PROBLEM TO SOLVE:
Reproduce every line in the listing that contains the word "global".
------ PROVIDED DATA
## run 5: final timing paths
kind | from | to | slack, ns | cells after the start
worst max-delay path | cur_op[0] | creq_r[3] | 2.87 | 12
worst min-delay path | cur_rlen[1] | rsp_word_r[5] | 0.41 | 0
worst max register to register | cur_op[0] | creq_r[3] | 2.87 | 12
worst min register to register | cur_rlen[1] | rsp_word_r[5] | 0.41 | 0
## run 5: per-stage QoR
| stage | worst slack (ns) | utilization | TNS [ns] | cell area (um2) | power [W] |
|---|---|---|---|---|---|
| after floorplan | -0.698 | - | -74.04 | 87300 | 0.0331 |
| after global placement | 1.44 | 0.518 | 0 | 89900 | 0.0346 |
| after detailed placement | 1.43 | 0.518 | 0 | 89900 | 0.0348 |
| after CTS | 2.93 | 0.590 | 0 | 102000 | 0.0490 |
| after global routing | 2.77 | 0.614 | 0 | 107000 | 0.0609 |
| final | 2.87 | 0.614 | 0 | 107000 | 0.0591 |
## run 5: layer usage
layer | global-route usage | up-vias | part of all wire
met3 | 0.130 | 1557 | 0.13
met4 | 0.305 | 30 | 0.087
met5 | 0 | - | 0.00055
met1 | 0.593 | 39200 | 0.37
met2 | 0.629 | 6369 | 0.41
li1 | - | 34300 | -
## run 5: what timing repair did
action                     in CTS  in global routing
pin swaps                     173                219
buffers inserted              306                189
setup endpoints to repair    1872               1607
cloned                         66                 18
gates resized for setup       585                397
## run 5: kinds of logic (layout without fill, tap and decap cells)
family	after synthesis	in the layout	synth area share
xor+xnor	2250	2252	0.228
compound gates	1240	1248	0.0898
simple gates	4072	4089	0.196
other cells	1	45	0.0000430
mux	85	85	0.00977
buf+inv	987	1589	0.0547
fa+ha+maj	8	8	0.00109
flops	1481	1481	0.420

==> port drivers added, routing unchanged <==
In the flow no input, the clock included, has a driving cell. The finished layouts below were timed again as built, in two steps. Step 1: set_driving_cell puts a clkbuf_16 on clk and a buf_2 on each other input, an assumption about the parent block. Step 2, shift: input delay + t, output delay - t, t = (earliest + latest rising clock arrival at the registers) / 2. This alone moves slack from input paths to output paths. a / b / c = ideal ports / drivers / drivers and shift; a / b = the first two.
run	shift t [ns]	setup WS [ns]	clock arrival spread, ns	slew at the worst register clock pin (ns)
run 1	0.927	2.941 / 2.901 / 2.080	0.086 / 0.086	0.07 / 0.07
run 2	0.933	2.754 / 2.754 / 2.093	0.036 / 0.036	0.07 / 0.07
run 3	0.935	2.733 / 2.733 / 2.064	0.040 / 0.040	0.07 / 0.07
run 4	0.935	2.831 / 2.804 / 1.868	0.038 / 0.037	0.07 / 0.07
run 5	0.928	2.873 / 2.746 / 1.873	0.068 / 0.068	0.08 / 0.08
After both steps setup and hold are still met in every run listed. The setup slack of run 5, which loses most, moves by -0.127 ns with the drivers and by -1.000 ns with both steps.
Context: an optimization exercise on an open-source flow, tuned for small area, a short achievable clock period and few clock cycles. The choices shown serve that exercise and are no tape-out recipe.
RTL that was checked went through simulation tests only; none was proved equivalent to the original.

## north
// frm_pack
module frm_pack (
    input  wire        clk,
    input  wire        rst,
    input  wire        start,
    input  wire [7:0]  ft,
    input  wire [7:0]  sub,
    input  wire [15:0] cmd,          
    input  wire [7:0]  dlen,
    input  wire [11:0] plen,         
    output wire        idle,
    input  wire        pi_valid,
    output wire        pi_ready,
    input  wire [3:0]  pi_count,
    input  wire [63:0] pi_data,      
    output wire        fo_valid,
    input  wire        fo_ready,
    output wire [28:0] fo_id,
    output wire [3:0]  fo_len,
    output wire [63:0] fo_data,      
    output wire        done,
    output wire [7:0]  status,
    output wire [7:0]  subcode
);
    localparam [7:0]  HOST_ID  = 8'h08;
    localparam [11:0] MAX_PLEN = 12'd2034;    
    localparam [15:0] HDR_INIT = 16'h427B;
    reg         act;         
    reg         idle_r;
    reg         done_r;      
    reg         lastf;       
    reg         refused;
    reg         pir;         
    reg         fv;          
    reg  [7:0]  op_sub;
    reg         op_multi;
    reg  [7:0]  fcnt;        
    reg  [63:0] F;
    reg  [3:0]  f;
    reg  [31:0] Q;
    reg  [2:0]  q;
    reg  [63:0] R;
    reg  [3:0]  r;
    reg  [2:0]  rp;
    reg  [11:0] rem;         
    reg  [1:0]  tc;          
    reg  [15:0] crc;
    reg  [2:0]  cm;          
    assign done     = done_r | (lastf & fo_ready);
    assign idle     = idle_r | (lastf & fo_ready);
    assign pi_ready = pir;
    assign fo_valid = fv;
    assign fo_id    = {HOST_ID, op_sub, op_multi, fcnt, 4'hF};
    assign fo_len   = f;
    assign fo_data  = F;
    assign status   = {8{refused}};
    assign subcode  = {6'd0, refused, refused};
    wire        take    = pi_valid & pir;
    wire        begin_op = start & idle;
    wire [15:0] crc_fix;
    crc16_corr u_corr (.c(crc), .m(cm), .o(crc_fix));
    reg  [63:0] mask;
    integer j;
    always @(*) begin
        for (j = 0; j < 8; j = j + 1)
            mask[63 - 8 * j -: 8] = {8{pi_count > j}};
    end
    wire [15:0] f8_c = pir ? crc : HDR_INIT;
    wire [63:0] f8_d = pir ? (pi_data & mask) : {24'd0, ft, sub, cmd, dlen};
    wire [15:0] f8_o;
    crc16_f8 u_f8 (.c(f8_c), .d(f8_d), .o(f8_o));
    wire        send    = fv & fo_ready;
    wire        last    = lastf & fo_ready;
  ...
Size: roughly 1700 cells after synthesis, ~0.017 mm² of cells after synthesis.
==> module frm_pack, before the edit <==
module frm_pack (
    input  wire        clk,
    input  wire        rst,
    input  wire        start,
    input  wire [7:0]  ft,
    input  wire [7:0]  sub,
    input  wire [15:0] cmd,          
    input  wire [7:0]  dlen,
    input  wire [11:0] plen,         
    output wire        idle,
    input  wire        pi_valid,
    output wire        pi_ready,
    input  wire [3:0]  pi_count,
    input  wire [63:0] pi_data,      
    output wire        fo_valid,
    input  wire        fo_ready,
    output wire [28:0] fo_id,
    output wire [3:0]  fo_len,
    output wire [63:0] fo_data,      
    output wire        done,
    output wire [7:0]  status,
    output wire [7:0]  subcode
);
    localparam [7:0]  HOST_ID  = 8'h08;
    localparam [11:0] MAX_PLEN = 12'd2034;    
    localparam [15:0] HDR_INIT = 16'h427B;
    reg         act;         
    reg         idle_r;
    reg         done_r;      
    reg         lastf;       
    reg         refused;
    reg         pir;         
    reg         fv;          
    reg  [7:0]  op_sub;
    reg         op_multi;
    reg  [7:0]  fcnt;        
    reg  [63:0] F;
    reg  [3:0]  f;
    reg  [31:0] Q;
    reg  [2:0]  q;
    reg  [63:0] R;
    reg  [3:0]  r;
    reg  [2:0]  rp;
    reg  [11:0] rem;         
    reg  [1:0]  tc;          
    reg  [15:0] crc;
    reg  [2:0]  cm;          
    assign done     = done_r | (lastf & fo_ready);
    assign idle     = idle_r | (lastf & fo_ready);
    assign pi_ready = pir;
    assign fo_valid = fv;
    assign fo_id    = {HOST_ID, op_sub, op_multi, fcnt, 4'hF};
    assign fo_len   = f;
    assign fo_data  = F;
    assign status   = {8{refused}};
    assign subcode  = {6'd0, refused, refused};
    wire        take    = pi_valid & pir;
    wire        begin_op = start & idle;
    wire [15:0] crc_fix;
    crc16_corr u_corr (.c(crc), .m(cm), .o(crc_fix));
    reg  [63:0] mask;
    integer j;
    always @(*) begin
        for (j = 0; j < 8; j = j + 1)
            mask[63 - 8 * j -: 8] = {8{pi_count > j}};
    end
    wire [15:0] f8_c = pir ? crc : HDR_INIT;
    wire [63:0] f8_d = pir ? (pi_data & mask) : {24'd0, ft, sub, cmd, dlen};
    wire [15:0] f8_o;
    crc16_f8 u_f8 (.c(f8_c), .d(f8_d), .o(f8_o));
    wire        send    = fv & fo_ready;
    wire        last    = lastf & fo_ready;
    wire        free    = send | (f == 4'd0);
    wire [3:0]  f_base  = free ? {1'b0, q} : f;
    wire [2:0]  q_base  = free ? 3'd0 : q;
    wire        fast    = take & (r == 4'd0) & (f_base == 4'd4);
    wire        rload   = take & ~fast;
    wire        ins_r   = (r != 4'd0) & ~f_base[3];
    wire        tail    = act & (rem == 12'd0) & (r == 4'd0) & (q_base == 3'd0)
                          & (tc != 2'd0) & ~f_base[3];
    wire        ins0    = ins_r | tail;
    wire        ins1    = tail & tc[1] & (f_base != 4'd7);
    wire [7:0]  r_byte  = R[63 - 8 * rp -: 8];
    wire [7:0]  h0      = tail ? (tc[1] ? crc_fix[15:8] : crc_fix[7:0]) : r_byte;
    wire [7:0]  h1      = crc_fix[7:0];
    wire [3:0]  cin4    = (pi_count > 4'd4) ? 4'd4 : pi_count;
    reg  [63:0] F_n;
    always @(*) begin
        for (j = 0; j < 8; j = j + 1) begin
            if (ins0 && f_base == j)
                F_n[63 - 8 * j -: 8] = h0;
            else if (ins1 && f_base == j - 1)
                F_n[63 - 8 * j -: 8] = h1;
            else if (fast && j >= 4)
                F_n[63 - 8 * j -: 8] = pi_data[63 - 8 * (j - 4) -: 8];
            else if (free && j < 4)
                F_n[63 - 8 * j -: 8] = Q[31 - 8 * j -: 8];
            else
                F_n[63 - 8 * j -: 8] = F[63 - 8 * j -: 8];
        end
    end
    wire [3:0]  f_n   = f_base + (fast ? cin4 : 4'd0) + {3'd0, ins0} + {3'd0, ins1};
    wire [1:0]  tc_n  = tail ? (tc - {1'b0, ins0} - {1'b0, ins1}) : tc;
    wire [11:0] rem_n = take ? (rem - {8'd0, pi_count}) : rem;
    wire        fv_n  = act & ~last & (f_n[3] | ((tc_n == 2'd0) & (f_n != 4'd0)));
    wire        rem_last = (rem[11:4] == 8'd0) & (rem[3:0] == pi_count);
    wire [12:0] nm1   = {1'b0, plen} + 13'd5;       
    always @(posedge clk) begin
        F <= F_n;
        if (rst) begin
            act     <= 1'b0;
            idle_r  <= 1'b1;
            done_r  <= 1'b0;
            lastf   <= 1'b0;
            pir     <= 1'b0;
            fv      <= 1'b0;
        end else begin
            done_r <= 1'b0;
            if (begin_op) begin
                refused <= (plen > MAX_PLEN);
                done_r  <= (plen > MAX_PLEN);
                act     <= (plen <= MAX_PLEN);
                idle_r  <= (plen > MAX_PLEN);
                pir     <= (plen != 12'd0) & (plen <= MAX_PLEN);
                lastf   <= 1'b0;
                op_sub   <= sub;
                op_multi <= (plen >= 12'd3);
                fcnt     <= nm1[10:3];
                Q        <= {ft, cmd, dlen};
                q        <= 3'd4;
                f        <= 4'd0;
                r        <= 4'd0;
                rem      <= plen;
                tc       <= 2'd2;
                crc      <= f8_o;
                cm       <= 3'd0;
                fv       <= 1'b0;
            end else begin
                if (last) begin
                    act    <= 1'b0;
                    idle_r <= 1'b1;
                end
                if (send)
                    fcnt <= fcnt - 8'd1;
                lastf <= fv_n & (send ? (fcnt == 8'd1) : (fcnt == 8'd0));
                f   <= f_n;
                tc  <= tc_n;
                rem <= rem_n;
                fv  <= fv_n;
                if (fast) begin
                    Q <= pi_data[31:0];
                    q <= (pi_count > 4'd4) ? pi_count[2:0] - 3'd4 : 3'd0;
                end else begin
                    q <= q_base;
                end
                if (rload) begin
                    R  <= pi_data;
                    r  <= pi_count;
                    rp <= 3'd0;
                end else if (ins_r) begin
                    r  <= r - 4'd1;
                    rp <= rp + 3'd1;
                end
                if (take) begin
                    crc <= f8_o;
                    cm  <= 3'd0 - pi_count[2:0];
                end else begin
                    crc <= crc_fix;
                    cm  <= 3'd0;
                end
                pir <= act & ~last & (take ? (~rem_last & ~rload & pi_count[3])
                                           : ((rem != 12'd0) & (ins_r ? (r == 4'd1) : (r == 4'd0))));
            end
        end
    end
endmodule
Settings: LEC_CHECK=0, CAP_MARGIN=20, CORE_MARGIN=2, CORE_UTILIZATION=40, PLACE_DENSITY=0.6, SETUP_SLACK_MARGIN=5, SLEW_MARGIN=20; clock period 10.0 ns.
run.sh (not shown) runs the stock make flow with config.mk's settings and CLKGATE_MAP_FILE= SYNTH_SCRIPT=/design/flow/synth_recipe.tcl, a recipe that flattens the netlist after the stock synthesis.
north ran to completion and came out clean on the timing, DRC and antenna checks.
Testbench counts of north, summed over its fixed seeds: cycles 13,075.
------------
EXERCISE RESPONSE:
| after global placement | 1.44 | 0.518 | 0 | 89900 | 0.0346 |
| after global routing | 2.77 | 0.614 | 0 | 107000 | 0.0609 |
layer | global-route usage | up-vias | part of all wire
action                     in CTS  in global routing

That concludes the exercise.